With regard to doing research on ancient things, or any past things for that matter, what is wanted is the power of imagination for accumulating and analysing facts, for vivisecting the inner system of an object, for shaking off the prides and prejudices of one's own beliefs and customs. Research is not to be motivated to prove or disprove something deliberately; facts are to be analysed with a free and open mind.

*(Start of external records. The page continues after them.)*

==> src/sv/score_reel_pulse_driver_top.sv <==
// Score reel pulse driver: top level with input stage, homing sequencer
// and result register. Depends on srpd_pkg and srpd_reel.
//
// Usage:
//  - s_axis carries one request per beat: tuser is the kind (set digit,
//    time tick, start homing), tdata the reel address, digit and the zero
//    switch levels. m_axis returns exactly one result per request.
//  - cfg carries register writes (index, data); it is always ready and is
//    meant to be used only while the block is idle.
//  - A request moves from the input register into the result register,
//    which drives m_axis; an m_axis stall holds it back.
//  - Throughput: one request per cycle. All ten reel channels update in
//    parallel in a single pass from the input register to the result
//    register; the only loop is the per-reel timer, one step per tick.
//  - When m_axis stalls, the result register holds and the input register
//    takes one more request; s_axis_tready then drops until the result
//    is taken. Nothing is dropped or repeated.
//  - Reset clears all reel positions, queues and timers, stops homing and
//    loads the registers with pulse 50, gap 50, home pause 300, sets on.
module score_reel_pulse_driver_top (
	input  logic        clk,
	input  logic        arst_n,
	input  logic        s_axis_tvalid,
	output logic        s_axis_tready,
	// [1:0] display_number, [4:2] reel_number, [8:5] digit_value,
	// [18:9] zero_switches, [23:19] zero
	input  logic [23:0] s_axis_tdata,
	// [1:0] opcode
	input  logic [1:0]  s_axis_tuser,
	output logic        m_axis_tvalid,
	input  logic        m_axis_tready,
	// [9:0] coil_drive, [10] accepted, [11] homing_busy, [12] reels_idle,
	// [15:13] zero
	output logic [15:0] m_axis_tdata,
	input  logic        cfg_valid,
	output logic        cfg_ready,
	input  logic [1:0]  cfg_index,
	input  logic [15:0] cfg_data
);
	import srpd_pkg::*;

	// configuration registers
	logic [15:0] pulse_ticks_q;
	logic [15:0] gap_ticks_q;
	logic [15:0] home_pause_q;
	logic        updates_en_q;

	// input stage
	logic                 in_valid_s1;
	logic [1:0]           opcode_s1;
	logic [1:0]           disp_s1;
	logic [2:0]           reel_s1;
	logic [3:0]           digit_s1;
	logic [NUM_REELS-1:0] zsw_s1;

	// homing sequencer
	home_state_t hm_q, hm_n;
	logic [3:0]  round_q, round_n;
	logic [15:0] htmr_q, htmr_n;

	// result register
	logic        out_valid_q;
	logic [15:0] out_data_q;

	logic                 adv;
	logic [15:0]          on_len;
	logic [NUM_REELS-1:0] sel, open_sw, on_bits, tick_bits, busy_bits;
	logic [NUM_REELS-1:0] drive;
	reel_ctl_t            ctl;
	reel_stat_t           stat [NUM_REELS];
	logic                 set_ok, accepted, end_rnd, idle;
	logic [15:0]          t_eff, t_dec, t_sat;
	logic [4:0]           round_inc;

	assign cfg_ready = 1'b1;

	always_ff @(posedge clk or negedge arst_n) begin
		if (!arst_n) begin
			pulse_ticks_q <= 16'd50;
			gap_ticks_q <= 16'd50;
			home_pause_q <= 16'd300;
			updates_en_q <= 1'b1;
		end else if (cfg_valid) begin
			unique case (cfg_index)
				REG_PULSE_TICKS: pulse_ticks_q <= cfg_data;
				REG_GAP_TICKS:   gap_ticks_q <= cfg_data;
				REG_HOME_PAUSE:  home_pause_q <= cfg_data;
				REG_UPDATES_EN:  updates_en_q <= cfg_data[0];
				default: ;
			endcase
		end
	end

	// work the held request when the result slot is free or being emptied
	assign adv = in_valid_s1 && (!out_valid_q || m_axis_tready);
	assign s_axis_tready = !in_valid_s1 || adv;

	always_ff @(posedge clk or negedge arst_n) begin
		if (!arst_n) begin
			in_valid_s1 <= 1'b0;
		end else if (s_axis_tready) begin
			in_valid_s1 <= s_axis_tvalid;
		end
	end

	always_ff @(posedge clk) begin
		if (s_axis_tvalid && s_axis_tready) begin
			opcode_s1 <= s_axis_tuser;
			disp_s1 <= s_axis_tdata[1:0];
			reel_s1 <= s_axis_tdata[4:2];
			digit_s1 <= s_axis_tdata[8:5];
			zsw_s1 <= s_axis_tdata[9 +: NUM_REELS];
		end
	end

	assign on_len = (pulse_ticks_q == 16'd0) ? 16'd1 : pulse_ticks_q;
	assign open_sw = ~zsw_s1;

	// reel channels; sel is one-hot on a valid address, zero otherwise
	for (genvar r = 0; r < NUM_REELS; r++) begin : g_reel
		assign sel[r] = (disp_s1 == 2'(r / REELS_PER_DISPLAY + 1))
			&& (reel_s1 == 3'(r % REELS_PER_DISPLAY + 1));
		srpd_reel u_reel (
			.clk     (clk),
			.arst_n  (arst_n),
			.ctl     (ctl),
			.sel     (sel[r]),
			.open_sw (open_sw[r]),
			.stat    (stat[r])
		);
		assign on_bits[r] = stat[r].on;
		assign tick_bits[r] = stat[r].drive;
		assign busy_bits[r] = stat[r].busy_next;
	end

	assign set_ok = updates_en_q && (hm_q == HM_OFF) && (digit_s1 <= DIGIT_MAX) && (|sel);

	// shared countdown for the homing pulse and pause
	assign t_eff = (hm_q == HM_START) ? on_len : htmr_q;
	assign t_dec = t_eff - 16'd1;
	assign t_sat = (htmr_q != 16'd0) ? htmr_q - 16'd1 : htmr_q;
	assign round_inc = {1'b0, round_q} + 5'd1;

	always_comb begin
		hm_n = hm_q;
		round_n = round_q;
		htmr_n = htmr_q;
		ctl = '0;
		ctl.pulse_len = on_len;
		ctl.gap = gap_ticks_q;
		ctl.digit = digit_s1;
		accepted = 1'b0;
		end_rnd = 1'b0;
		drive = on_bits;

		if (adv) begin
			case (opcode_s1)
				OP_SET: begin
					if (set_ok) begin
						ctl.set_digit = 1'b1;
						accepted = 1'b1;
					end
				end
				OP_TICK: begin
					unique case (hm_q)
						HM_OFF: begin
							ctl.tick = 1'b1;
							drive = tick_bits;
						end
						HM_START, HM_PULSE: begin
							if (hm_q == HM_START && open_sw == '0) begin
								// all reels at zero: round ends at once
								end_rnd = 1'b1;
								drive = '0;
							end else begin
								if (hm_q == HM_START) begin
									ctl.coil_on = 1'b1;
									drive = open_sw | on_bits;
								end
								if (t_dec == 16'd0) begin
									ctl.coil_off = 1'b1;
									if (home_pause_q != 16'd0) begin
										hm_n = HM_PAUSE;
										htmr_n = home_pause_q;
									end else begin
										end_rnd = 1'b1;
									end
								end else begin
									hm_n = HM_PULSE;
									htmr_n = t_dec;
								end
							end
						end
						HM_PAUSE: begin
							htmr_n = t_sat;
							if (t_sat == 16'd0) begin
								end_rnd = 1'b1;
							end
						end
						default: hm_n = HM_OFF;
					endcase
				end
				OP_HOME: begin
					if (hm_q == HM_OFF) begin
						ctl.clear_all = 1'b1;
						round_n = 4'd0;
						htmr_n = 16'd0;
						hm_n = HM_START;
						accepted = 1'b1;
						drive = '0;
					end
				end
				default: ;
			endcase
		end

		if (end_rnd) begin
			if (round_inc >= 5'(HOME_ROUNDS)) begin
				ctl.pos_clear = 1'b1;
				round_n = 4'd0;
				hm_n = HM_OFF;
			end else begin
				round_n = round_inc[3:0];
				hm_n = HM_START;
			end
		end
	end

	assign idle = (hm_n == HM_OFF) && (busy_bits == '0);

	always_ff @(posedge clk or negedge arst_n) begin
		if (!arst_n) begin
			hm_q <= HM_OFF;
			round_q <= 4'd0;
			htmr_q <= 16'd0;
		end else begin
			hm_q <= hm_n;
			round_q <= round_n;
			htmr_q <= htmr_n;
		end
	end

	always_ff @(posedge clk or negedge arst_n) begin
		if (!arst_n) begin
			out_valid_q <= 1'b0;
		end else if (adv) begin
			out_valid_q <= 1'b1;
		end else if (m_axis_tready) begin
			out_valid_q <= 1'b0;
		end
	end

	always_ff @(posedge clk) begin
		if (adv) begin
			out_data_q <= {3'b000, idle, (hm_n != HM_OFF), accepted, drive};
		end
	end

	assign m_axis_tvalid = out_valid_q;
	assign m_axis_tdata = out_data_q;

endmodule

3. Ancient Method of Research
In this short paper, my main object is to focus the point of how the method of research has been going on throughout the ages beginning from the ancient times to the present day; whether in ancient India any method of research was evolved in its own way, or, whether there was any documentary evidence by which we could form our ideas about the ancient method of research. If we explore the Jaina and Sanskrit literature, we can find out many evidences for the research methodology of the ancient people of India. Both in Sanskrit and Jaina literature ample passages are found where it is stated how one should interpret the ancient texts, be it in Sanskrit or in Pali or Prakrit. Their methods of approach are obviously different from age to age and from person to person, but there was a method of interpreting the süstras and to write the books. Let me examine some of their statements to show how the Sanskrit and Jaina authors ponder over the matter of interpreting the texts.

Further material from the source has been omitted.